### src/hw/rtl/lsti_pkg.sv
// Package for the stitched triangle fan indexer: payload structs, side codes,
// register indexes and field widths. No dependencies.
`timescale 1ns / 1ps
`default_nettype none

package lsti_pkg;

    // Field widths
    localparam int unsigned GRID_W_BITS  = 13;
    localparam int unsigned PATCH_W_BITS = 9;
    localparam int unsigned COORD_BITS   = 9;
    localparam int unsigned LOD_BITS     = 3;
    localparam int unsigned INDEX_BITS   = 24;
    localparam int unsigned CFG_DATA_BITS = 13;
    localparam int unsigned CFG_IDX_BITS  = 1;

    // Register reset values
    localparam logic [GRID_W_BITS-1:0]  GRID_WIDTH_RESET = 13'd257;
    localparam logic [PATCH_W_BITS-1:0] PATCH_SIZE_RESET = 9'd33;

    // Register indexes
    localparam logic [CFG_IDX_BITS-1:0] REG_GRID_WIDTH = 1'd0;
    localparam logic [CFG_IDX_BITS-1:0] REG_PATCH_SIZE = 1'd1;

    // Fan walk order around the quad center
    typedef enum logic [1:0] {
        SIDE_LEFT   = 2'd0,
        SIDE_TOP    = 2'd1,
        SIDE_RIGHT  = 2'd2,
        SIDE_BOTTOM = 2'd3
    } t_side;

    // One quad description
    typedef struct packed {
        logic [COORD_BITS-1:0] quad_x;
        logic [COORD_BITS-1:0] quad_z;
        logic [LOD_BITS-1:0]   core_lod;
        logic                  left_coarser;
        logic                  right_coarser;
        logic                  top_coarser;
        logic                  bottom_coarser;
    } t_quad_in;

    // One triangle of the fan
    typedef struct packed {
        logic [INDEX_BITS-1:0] center_vertex;
        logic [INDEX_BITS-1:0] second_vertex;
        logic [INDEX_BITS-1:0] third_vertex;
        logic                  last_triangle;
    } t_tri_out;

endpackage

`default_nettype wire

### src/hw/rtl/lod_stitched_triangle_fan_indexer_top.sv
// Stitched triangle fan indexer: turns one terrain quad into its 4 to 8 fan triangles.
// Depends on lsti_pkg.
`timescale 1ns / 1ps
`default_nettype none

// A quad beat is taken into a walker register, where the row multiply
// (quad_z times grid_width) and the center index are settled in the accept
// cycle. The walker then sends one triangle per cycle, while the output register is
// free or draining, into that register. A quad gives 8 triangles with all sides at
// the core level and one fewer for each coarser border side, down to 4 when all four
// sides are coarser (a patch that holds a single quad). The next quad is accepted in
// the cycle the last triangle of the current one moves to the output register, so
// quads follow with no gap. Indices are relative to the patch base and wrap modulo
// 2^24. Registers grid_width (index 0) and patch_size (index 1) are written through
// the plain write port; the user must write them only while idle (not enforced).
module lod_stitched_triangle_fan_indexer_top (
    input  wire                                  i_clk,
    input  wire                                  i_rst_n,
    // Configuration write port
    input  wire                                  i_cfg_we,
    input  wire [lsti_pkg::CFG_IDX_BITS-1:0]     i_cfg_idx,
    input  wire [lsti_pkg::CFG_DATA_BITS-1:0]    i_cfg_wdata,
    // Quad input channel
    input  wire                                  i_in_valid,
    output logic                                 o_in_ready,
    input  lsti_pkg::t_quad_in                   i_in_data,
    // Triangle output channel
    output logic                                 o_out_valid,
    input  wire                                  i_out_ready,
    output lsti_pkg::t_tri_out                   o_out_data
);

    // Configuration registers
    logic [lsti_pkg::GRID_W_BITS-1:0]  r_grid_width;
    logic [lsti_pkg::PATCH_W_BITS-1:0] r_patch_size;

    // Walker state
    logic                               r_busy, n_busy;
    lsti_pkg::t_side                    r_side, n_side;
    logic                               r_half, n_half;
    logic [3:0]                         r_coarse, n_coarse;
    logic [lsti_pkg::LOD_BITS-1:0]      r_core, n_core;
    logic [lsti_pkg::INDEX_BITS-1:0]    r_cur, n_cur;
    logic [lsti_pkg::INDEX_BITS-1:0]    r_center, n_center;

    // Output register
    logic                               r_out_valid, n_out_valid;
    lsti_pkg::t_tri_out                 r_out, n_out;

    // Handshake and walk control
    logic                               w_emit;
    logic                               w_last;
    logic                               w_side_coarse;
    logic                               w_accept;

    // Load-time arithmetic
    logic [lsti_pkg::COORD_BITS-1:0]    w_step;
    logic [lsti_pkg::COORD_BITS-1:0]    w_fan;
    logic signed [10:0]                 w_endpos;
    logic [21:0]                        w_row;
    logic [lsti_pkg::INDEX_BITS-1:0]    w_base;
    logic [lsti_pkg::INDEX_BITS-1:0]    w_row_step;

    // Walk arithmetic
    logic [3:0]                         w_shift;
    logic [lsti_pkg::INDEX_BITS-1:0]    w_mag;
    logic [lsti_pkg::INDEX_BITS-1:0]    w_amt;
    logic [lsti_pkg::INDEX_BITS-1:0]    w_next;

    // A triangle leaves the walker when the output register is free or draining.
    always_comb begin
        w_side_coarse = r_coarse[r_side];
        w_emit        = r_busy && (!r_out_valid || i_out_ready);
        w_last        = (r_side == lsti_pkg::SIDE_BOTTOM) && (w_side_coarse || r_half);
        o_in_ready    = !r_busy || (w_emit && w_last);
        w_accept      = i_in_valid && o_in_ready;
    end

    // Quad setup: border tests, base and center indices.
    always_comb begin
        w_step     = lsti_pkg::COORD_BITS'(1) << i_in_data.core_lod;
        w_fan      = lsti_pkg::COORD_BITS'(2) << i_in_data.core_lod;
        w_endpos   = $signed({2'b00, r_patch_size}) - 11'sd1 - $signed({2'b00, w_fan});
        w_row      = 22'(i_in_data.quad_z * r_grid_width);
        w_base     = 24'(w_row) + 24'(i_in_data.quad_x);
        w_row_step = 24'({11'b0, r_grid_width} << i_in_data.core_lod);
    end

    // Current edge step: grid rows on left and right, columns on top and bottom.
    always_comb begin
        w_shift = {1'b0, r_core} + {3'b000, w_side_coarse};
        if ((r_side == lsti_pkg::SIDE_LEFT) || (r_side == lsti_pkg::SIDE_RIGHT)) begin
            w_mag = {11'b0, r_grid_width};
        end else begin
            w_mag = 24'd1;
        end
        w_amt = w_mag << w_shift;
        if ((r_side == lsti_pkg::SIDE_RIGHT) || (r_side == lsti_pkg::SIDE_BOTTOM)) begin
            w_next = r_cur - w_amt;
        end else begin
            w_next = r_cur + w_amt;
        end
    end

    // Next state of the walker and the output register.
    always_comb begin
        n_busy      = r_busy;
        n_side      = r_side;
        n_half      = r_half;
        n_coarse    = r_coarse;
        n_core      = r_core;
        n_cur       = r_cur;
        n_center    = r_center;
        n_out_valid = r_out_valid;
        n_out       = r_out;

        if (w_emit) begin
            n_out_valid            = 1'b1;
            n_out.center_vertex    = r_center;
            n_out.second_vertex    = r_cur;
            n_out.third_vertex     = w_next;
            n_out.last_triangle    = w_last;
            n_cur                  = w_next;
            if (w_side_coarse || r_half) begin
                n_side = lsti_pkg::t_side'(r_side + 2'd1);
                n_half = 1'b0;
            end else begin
                n_half = 1'b1;
            end
            if (w_last) begin
                n_busy = 1'b0;
            end
        end else if (i_out_ready) begin
            n_out_valid = 1'b0;
        end

        if (w_accept) begin
            n_busy      = 1'b1;
            n_side      = lsti_pkg::SIDE_LEFT;
            n_half      = 1'b0;
            n_core      = i_in_data.core_lod;
            n_cur       = w_base;
            n_center    = w_base + w_row_step + 24'(w_step);
            // Coarse flags in walk order: left, top, right, bottom.
            n_coarse[0] = (i_in_data.quad_x == '0) && i_in_data.left_coarser;
            n_coarse[1] = ($signed({2'b00, i_in_data.quad_z}) == w_endpos)
                          && i_in_data.top_coarser;
            n_coarse[2] = ($signed({2'b00, i_in_data.quad_x}) == w_endpos)
                          && i_in_data.right_coarser;
            n_coarse[3] = (i_in_data.quad_z == '0) && i_in_data.bottom_coarser;
        end
    end

    // Control registers and configuration.
    always_ff @(posedge i_clk) begin
        if (!i_rst_n) begin
            r_busy       <= 1'b0;
            r_out_valid  <= 1'b0;
            r_side       <= lsti_pkg::SIDE_LEFT;
            r_half       <= 1'b0;
            r_grid_width <= lsti_pkg::GRID_WIDTH_RESET;
            r_patch_size <= lsti_pkg::PATCH_SIZE_RESET;
        end else begin
            r_busy      <= n_busy;
            r_out_valid <= n_out_valid;
            r_side      <= n_side;
            r_half      <= n_half;
            if (i_cfg_we) begin
                unique case (i_cfg_idx)
                    lsti_pkg::REG_GRID_WIDTH: r_grid_width <= i_cfg_wdata;
                    lsti_pkg::REG_PATCH_SIZE:
                        r_patch_size <= i_cfg_wdata[lsti_pkg::PATCH_W_BITS-1:0];
                    default: ;
                endcase
            end
        end
    end

    // Payload registers.
    always_ff @(posedge i_clk) begin
        r_coarse <= n_coarse;
        r_core   <= n_core;
        r_cur    <= n_cur;
        r_center <= n_center;
        r_out    <= n_out;
    end

    assign o_out_valid = r_out_valid;
    assign o_out_data  = r_out;

`ifndef ASSERT_OFF
    // A new quad always starts its walk on the first half of the left side.
    a_start_left: assert property (@(posedge i_clk) disable iff (!i_rst_n)
        w_accept |=> (r_busy && (r_side == lsti_pkg::SIDE_LEFT) && !r_half))
        else $error("fan walk did not restart on the left side");

    // The walker holds its position while the output register is stalled.
    a_hold_stall: assert property (@(posedge i_clk) disable iff (!i_rst_n)
        (r_busy && r_out_valid && !i_out_ready) |=> ($stable(r_cur) && $stable(r_side)))
        else $error("walker moved during an output stall");

    // The fan center stays fixed until the next quad is loaded.
    a_center_fixed: assert property (@(posedge i_clk) disable iff (!i_rst_n)
        (r_busy && !w_accept) |=> $stable(r_center))
        else $error("fan center changed inside a quad");

    // A triangle that is not the last one keeps the walker busy.
    a_not_last_busy: assert property (@(posedge i_clk) disable iff (!i_rst_n)
        (w_emit && !w_last) |=> r_busy)
        else $error("walker went idle before the last triangle");

    // A beat that ends a quad carries the last flag on the output.
    a_last_flag: assert property (@(posedge i_clk) disable iff (!i_rst_n)
        (w_emit && w_last) |=> (o_out_valid && o_out_data.last_triangle))
        else $error("last triangle flag missing");
`endif

endmodule

`default_nettype wire
==> src/design/itr_pkg.sv <==
// itr_pkg: shared types, constants and numeral lookup functions
// for the integer to roman numeral converter; no dependencies
package itr_pkg;

	localparam int VALUE_W  = 10;
	localparam int SYMBOL_W = 7;

	localparam logic [VALUE_W-1:0] VALUE_MAX = VALUE_W'(1000);

	localparam logic [SYMBOL_W-1:0] CH_NONE = 7'h00;
	localparam logic [SYMBOL_W-1:0] CH_I    = 7'h49;
	localparam logic [SYMBOL_W-1:0] CH_V    = 7'h56;
	localparam logic [SYMBOL_W-1:0] CH_X    = 7'h58;
	localparam logic [SYMBOL_W-1:0] CH_L    = 7'h4c;
	localparam logic [SYMBOL_W-1:0] CH_C    = 7'h43;
	localparam logic [SYMBOL_W-1:0] CH_D    = 7'h44;
	localparam logic [SYMBOL_W-1:0] CH_M    = 7'h4d;

	typedef enum logic [1:0] {
		KIND_ONE,
		KIND_FIVE,
		KIND_TEN
	} kind_t;

	typedef struct packed {
		logic load;
		logic split;
		logic emit;
	} itr_cmd_t;

	typedef struct packed {
		logic last;
	} itr_sts_t;

	// number of letters a decimal digit writes
	function automatic logic [2:0] digit_len(input logic [3:0] d);
		logic [2:0] len;
		begin
			case (d)
				4'd1, 4'd5:        len = 3'd1;
				4'd2, 4'd4, 4'd6,
				4'd9:              len = 3'd2;
				4'd3, 4'd7:        len = 3'd3;
				4'd8:              len = 3'd4;
				default:           len = 3'd0;
			endcase
			return len;
		end
	endfunction

	// which letter of its place the k-th letter of digit d is
	function automatic kind_t sym_kind(input logic [3:0] d, input logic [1:0] k);
		kind_t kind;
		begin
			case (d)
				4'd4:                    kind = (k == 2'd0) ? KIND_ONE : KIND_FIVE;
				4'd9:                    kind = (k == 2'd0) ? KIND_ONE : KIND_TEN;
				4'd5, 4'd6, 4'd7, 4'd8:  kind = (k == 2'd0) ? KIND_FIVE : KIND_ONE;
				default:                 kind = KIND_ONE;
			endcase
			return kind;
		end
	endfunction

	// ascii letter for a kind at a decimal place (0 units .. 3 thousands)
	function automatic logic [SYMBOL_W-1:0] sym_char(input kind_t kind, input logic [1:0] pos);
		logic [SYMBOL_W-1:0] ch;
		begin
			ch = CH_NONE;
			unique case (kind)
				KIND_ONE: begin
					case (pos)
						2'd0:    ch = CH_I;
						2'd1:    ch = CH_X;
						2'd2:    ch = CH_C;
						default: ch = CH_M;
					endcase
				end
				KIND_FIVE: begin
					case (pos)
						2'd0:    ch = CH_V;
						2'd1:    ch = CH_L;
						default: ch = CH_D;
					endcase
				end
				KIND_TEN: begin
					case (pos)
						2'd0:    ch = CH_X;
						2'd1:    ch = CH_C;
						default: ch = CH_M;
					endcase
				end
				default: ch = CH_NONE;
			endcase
			return ch;
		end
	endfunction

endpackage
##############################
Copy out only the lines of the records above from the one with "went idle before" through the one with "converter; no dependencies", exactly as they stand, both included.

        else $error("walker went idle before the last triangle");

    // A beat that ends a quad carries the last flag on the output.
    a_last_flag: assert property (@(posedge i_clk) disable iff (!i_rst_n)
        (w_emit && w_last) |=> (o_out_valid && o_out_data.last_triangle))
        else $error("last triangle flag missing");
`endif

endmodule

`default_nettype wire
==> src/design/itr_pkg.sv <==
// itr_pkg: shared types, constants and numeral lookup functions
// for the integer to roman numeral converter; no dependencies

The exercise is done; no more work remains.